-- Available data follows --

<file path="src/rtl/dna_tok_pkg.sv">
package dna_tok_pkg;

    typedef enum logic [1:0] {
        NUC_A = 2'd0,
        NUC_C = 2'd1,
        NUC_G = 2'd2,
        NUC_T = 2'd3
    } nuc_e;

    typedef enum logic [1:0] {
        ST_IDLE   = 2'd0,
        ST_FILL   = 2'd1,
        ST_STREAM = 2'd2,
        ST_DRAIN  = 2'd3
    } tok_state_e;

endpackage

</file>
<file path="src/rtl/dna_tok_window.sv">
module dna_tok_window
    import dna_tok_pkg::*;
#(
    parameter int TOK_LEN = 5
) (
    input  logic                   clk,
    input  logic                   rst_n,
    input  logic                   clear,
    input  logic                   shift_en,
    input  logic [1:0]             base_in,
    output logic [2*TOK_LEN-1:0]   window
);

    localparam int LAST = TOK_LEN - 1;

    nuc_e stage [TOK_LEN];

    // stage[0] holds the oldest base, stage[LAST] the newest
    for (genvar g = 0; g < TOK_LEN; g++) begin : g_stage
        always_ff @(posedge clk or negedge rst_n) begin
            if (!rst_n) begin
                stage[g] <= NUC_A;
            end else if (clear) begin
                stage[g] <= NUC_A;
            end else if (shift_en) begin
                if (g == LAST) begin
                    stage[g] <= nuc_e'(base_in);
                end else begin
                    stage[g] <= stage[(g == LAST) ? g : g + 1];
                end
            end
        end

        // oldest base occupies the most significant digit
        assign window[2*(LAST-g) +: 2] = stage[g];
    end

endmodule

</file>
<file path="src/rtl/dna_tok_threshold.sv">
module dna_tok_threshold #(
    parameter int TOK_LEN = 5,
    parameter int LEN_W   = 8,
    parameter int RATE_W  = 8
) (
    input  logic [LEN_W-1:0]  len_in,
    input  logic [RATE_W-1:0] rate_in,
    output logic [LEN_W-1:0]  thr_out
);

    localparam int PROD_W = LEN_W + RATE_W;
    localparam int ERR_W  = LEN_W + 1;
    localparam int PEN_W  = ERR_W + $clog2(TOK_LEN + 1);

    logic [PROD_W-1:0] prod;
    logic [ERR_W-1:0]  err_cnt;
    logic              frac_nz;
    logic [PEN_W-1:0]  penalty;
    logic [PEN_W-1:0]  span;

    always_comb begin
        prod    = PROD_W'(len_in) * PROD_W'(rate_in);
        frac_nz = |prod[RATE_W-1:0];
        // integer part of L*e, plus one when any fraction remains
        err_cnt = {1'b0, prod[PROD_W-1:RATE_W]} + ERR_W'(frac_nz);
        penalty = PEN_W'(err_cnt) * PEN_W'(TOK_LEN);
        if (len_in >= LEN_W'(TOK_LEN - 1)) begin
            span = PEN_W'(len_in - LEN_W'(TOK_LEN - 1));
        end else begin
            span = '0;
        end
        if (span > penalty) begin
            thr_out = LEN_W'(span - penalty);
        end else begin
            thr_out = '0;
        end
    end

endmodule

</file>
<file path="src/rtl/dna_tok_ctrl.sv">
module dna_tok_ctrl
    import dna_tok_pkg::*;
#(
    parameter int TOK_LEN = 5,
    parameter int LEN_W   = 8
) (
    input  logic             clk,
    input  logic             rst_n,
    input  logic             start,
    input  logic [LEN_W-1:0] len_in,
    input  logic             base_valid,
    input  logic             tok_ready,
    output logic             base_ready,
    output logic             shift_en,
    output logic             win_clear,
    output logic             tok_valid,
    output logic             tok_last,
    output logic [LEN_W-1:0] tok_seq,
    output logic [LEN_W-1:0] len_q
);

    localparam logic [LEN_W-1:0] FULL_CNT = LEN_W'(TOK_LEN);

    tok_state_e       state, state_nx;
    logic [LEN_W-1:0] base_cnt;
    logic [LEN_W-1:0] tok_cnt;
    logic [LEN_W-1:0] cnt_nx;
    logic             acc;
    logic             emit;
    logic             read_done;
    logic             taken;

    // state register
    always_ff @(posedge clk or negedge rst_n) begin
        if (!rst_n) begin
            state <= ST_IDLE;
        end else begin
            state <= state_nx;
        end
    end

    // handshake and next state
    always_comb begin
        unique case (state)
            ST_IDLE:   base_ready = 1'b0;
            ST_FILL:   base_ready = !start;
            ST_STREAM: base_ready = !start && (!tok_valid || tok_ready);
            ST_DRAIN:  base_ready = 1'b0;
            default:   base_ready = 1'b0;
        endcase

        acc       = base_valid && base_ready;
        cnt_nx    = base_cnt + 1'b1;
        emit      = acc && (cnt_nx >= FULL_CNT);
        read_done = acc && (cnt_nx == len_q);
        taken     = tok_valid && tok_ready;
        shift_en  = acc;
        win_clear = start;

        state_nx = state;
        if (start) begin
            state_nx = (len_in == '0) ? ST_IDLE : ST_FILL;
        end else begin
            unique case (state)
                ST_IDLE: state_nx = ST_IDLE;
                ST_FILL: begin
                    if (read_done) begin
                        state_nx = emit ? ST_DRAIN : ST_IDLE;
                    end else if (emit) begin
                        state_nx = ST_STREAM;
                    end
                end
                ST_STREAM: begin
                    if (read_done) begin
                        state_nx = ST_DRAIN;
                    end
                end
                ST_DRAIN: begin
                    if (taken) begin
                        state_nx = ST_IDLE;
                    end
                end
                default: state_nx = ST_IDLE;
            endcase
        end
    end

    // counters and output holding register
    always_ff @(posedge clk or negedge rst_n) begin
        if (!rst_n) begin
            base_cnt  <= '0;
            tok_cnt   <= '0;
            len_q     <= '0;
            tok_valid <= 1'b0;
            tok_last  <= 1'b0;
            tok_seq   <= '0;
        end else if (start) begin
            base_cnt  <= '0;
            tok_cnt   <= '0;
            len_q     <= len_in;
            tok_valid <= 1'b0;
            tok_last  <= 1'b0;
            tok_seq   <= '0;
        end else begin
            if (acc) begin
                base_cnt <= cnt_nx;
            end
            if (emit) begin
                tok_valid <= 1'b1;
                tok_last  <= read_done;
                tok_seq   <= tok_cnt;
                tok_cnt   <= tok_cnt + 1'b1;
            end else if (taken) begin
                tok_valid <= 1'b0;
                tok_last  <= 1'b0;
            end
        end
    end

endmodule

</file>
<file path="src/rtl/dna_token_gen.sv">
module dna_token_gen #(
    parameter int TOK_LEN = 5,
    parameter int LEN_W   = 8,
    parameter int RATE_W  = 8,
    localparam int IDX_W  = 2 * TOK_LEN
) (
    input  logic              clk,
    input  logic              rst_n,
    input  logic              start,
    input  logic [LEN_W-1:0]  read_len,
    input  logic [RATE_W-1:0] err_rate,
    input  logic              base_valid,
    input  logic [1:0]        base_code,
    output logic              base_ready,
    output logic              tok_valid,
    input  logic              tok_ready,
    output logic [IDX_W-1:0]  tok_index,
    output logic              tok_last,
    output logic [LEN_W-1:0]  tok_seq,
    output logic              thr_valid,
    output logic [LEN_W-1:0]  threshold
);

    logic             shift_en;
    logic             win_clear;
    logic [LEN_W-1:0] read_len_q;
    logic [LEN_W-1:0] thr_comb;

    dna_tok_ctrl #(
        .TOK_LEN (TOK_LEN),
        .LEN_W   (LEN_W)
    ) u_ctrl (
        .clk        (clk),
        .rst_n      (rst_n),
        .start      (start),
        .len_in     (read_len),
        .base_valid (base_valid),
        .tok_ready  (tok_ready),
        .base_ready (base_ready),
        .shift_en   (shift_en),
        .win_clear  (win_clear),
        .tok_valid  (tok_valid),
        .tok_last   (tok_last),
        .tok_seq    (tok_seq),
        .len_q      (read_len_q)
    );

    dna_tok_window #(
        .TOK_LEN (TOK_LEN)
    ) u_window (
        .clk      (clk),
        .rst_n    (rst_n),
        .clear    (win_clear),
        .shift_en (shift_en),
        .base_in  (base_code),
        .window   (tok_index)
    );

    dna_tok_threshold #(
        .TOK_LEN (TOK_LEN),
        .LEN_W   (LEN_W),
        .RATE_W  (RATE_W)
    ) u_thr (
        .len_in  (read_len),
        .rate_in (err_rate),
        .thr_out (thr_comb)
    );

    always_ff @(posedge clk or negedge rst_n) begin
        if (!rst_n) begin
            thr_valid <= 1'b0;
            threshold <= '0;
        end else if (start) begin
            thr_valid <= 1'b1;
            threshold <= thr_comb;
        end
    end

endmodule

</file>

-- Available data concluded --

> [Directions for this task]:
Starting from the data above, filter for lines with "emit" and copy each one.

> [Exercise response]:
    logic             emit;
        emit      = acc && (cnt_nx >= FULL_CNT);
                        state_nx = emit ? ST_DRAIN : ST_IDLE;
                    end else if (emit) begin
            if (emit) begin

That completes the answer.